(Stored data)
--------
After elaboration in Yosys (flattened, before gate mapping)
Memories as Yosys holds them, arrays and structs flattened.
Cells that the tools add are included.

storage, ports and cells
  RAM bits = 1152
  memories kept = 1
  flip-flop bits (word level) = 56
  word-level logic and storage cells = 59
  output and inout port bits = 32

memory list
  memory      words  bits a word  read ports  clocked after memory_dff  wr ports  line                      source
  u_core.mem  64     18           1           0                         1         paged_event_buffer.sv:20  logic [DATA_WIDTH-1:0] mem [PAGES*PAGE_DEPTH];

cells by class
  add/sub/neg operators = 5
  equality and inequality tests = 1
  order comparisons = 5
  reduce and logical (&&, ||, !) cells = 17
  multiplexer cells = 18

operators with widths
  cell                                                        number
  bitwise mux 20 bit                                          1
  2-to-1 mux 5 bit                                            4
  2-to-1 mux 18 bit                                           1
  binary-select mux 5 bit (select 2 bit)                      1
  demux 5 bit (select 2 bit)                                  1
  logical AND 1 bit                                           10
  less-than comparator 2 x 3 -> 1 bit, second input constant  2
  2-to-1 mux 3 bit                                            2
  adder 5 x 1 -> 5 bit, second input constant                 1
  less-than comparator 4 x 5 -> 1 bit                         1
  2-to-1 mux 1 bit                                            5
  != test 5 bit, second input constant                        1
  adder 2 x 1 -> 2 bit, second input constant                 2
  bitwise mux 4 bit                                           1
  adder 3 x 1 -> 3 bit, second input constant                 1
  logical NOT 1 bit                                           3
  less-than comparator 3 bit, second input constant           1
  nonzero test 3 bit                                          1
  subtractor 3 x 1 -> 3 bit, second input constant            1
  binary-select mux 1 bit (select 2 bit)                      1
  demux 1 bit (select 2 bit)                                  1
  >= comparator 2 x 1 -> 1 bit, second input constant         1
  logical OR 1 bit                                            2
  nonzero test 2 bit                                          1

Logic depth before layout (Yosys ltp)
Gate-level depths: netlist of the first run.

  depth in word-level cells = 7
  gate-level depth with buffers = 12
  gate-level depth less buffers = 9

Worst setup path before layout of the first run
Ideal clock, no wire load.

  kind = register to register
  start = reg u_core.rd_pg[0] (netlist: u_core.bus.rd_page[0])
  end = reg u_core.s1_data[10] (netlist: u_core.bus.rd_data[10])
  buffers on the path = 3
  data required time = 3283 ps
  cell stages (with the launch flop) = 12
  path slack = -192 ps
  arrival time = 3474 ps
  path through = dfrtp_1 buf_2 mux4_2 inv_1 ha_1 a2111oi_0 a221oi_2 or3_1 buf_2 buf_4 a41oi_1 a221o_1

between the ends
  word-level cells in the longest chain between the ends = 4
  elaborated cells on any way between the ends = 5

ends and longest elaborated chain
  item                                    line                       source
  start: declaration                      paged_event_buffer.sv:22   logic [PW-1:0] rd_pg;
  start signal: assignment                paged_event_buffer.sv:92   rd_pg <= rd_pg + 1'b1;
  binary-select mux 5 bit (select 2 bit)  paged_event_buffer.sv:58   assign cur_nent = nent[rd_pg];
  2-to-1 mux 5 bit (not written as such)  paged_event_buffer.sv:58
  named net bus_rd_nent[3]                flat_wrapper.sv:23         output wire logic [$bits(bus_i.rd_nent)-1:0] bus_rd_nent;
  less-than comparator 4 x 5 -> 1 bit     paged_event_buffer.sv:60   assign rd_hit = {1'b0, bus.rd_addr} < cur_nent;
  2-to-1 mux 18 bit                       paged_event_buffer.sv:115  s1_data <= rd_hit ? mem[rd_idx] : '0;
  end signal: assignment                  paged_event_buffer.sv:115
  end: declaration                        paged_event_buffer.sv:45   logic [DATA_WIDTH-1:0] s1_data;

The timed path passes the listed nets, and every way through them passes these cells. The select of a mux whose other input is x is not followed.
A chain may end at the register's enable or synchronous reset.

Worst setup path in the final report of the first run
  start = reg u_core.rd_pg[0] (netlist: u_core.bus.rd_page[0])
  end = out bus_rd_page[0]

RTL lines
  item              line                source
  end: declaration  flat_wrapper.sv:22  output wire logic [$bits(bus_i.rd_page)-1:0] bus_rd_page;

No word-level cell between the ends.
--------
WHAT YOU ARE ASKED TO DO.
Only the lines above starting at the one containing "logical NOT 1" and ending at the one containing "logical OR 1", both included, are to be returned, exactly as they read.

SOLUTION.
  logical NOT 1 bit                                           3
  less-than comparator 3 bit, second input constant           1
  nonzero test 3 bit                                          1
  subtractor 3 x 1 -> 3 bit, second input constant            1
  binary-select mux 1 bit (select 2 bit)                      1
  demux 1 bit (select 2 bit)                                  1
  >= comparator 2 x 1 -> 1 bit, second input constant         1
  logical OR 1 bit                                            2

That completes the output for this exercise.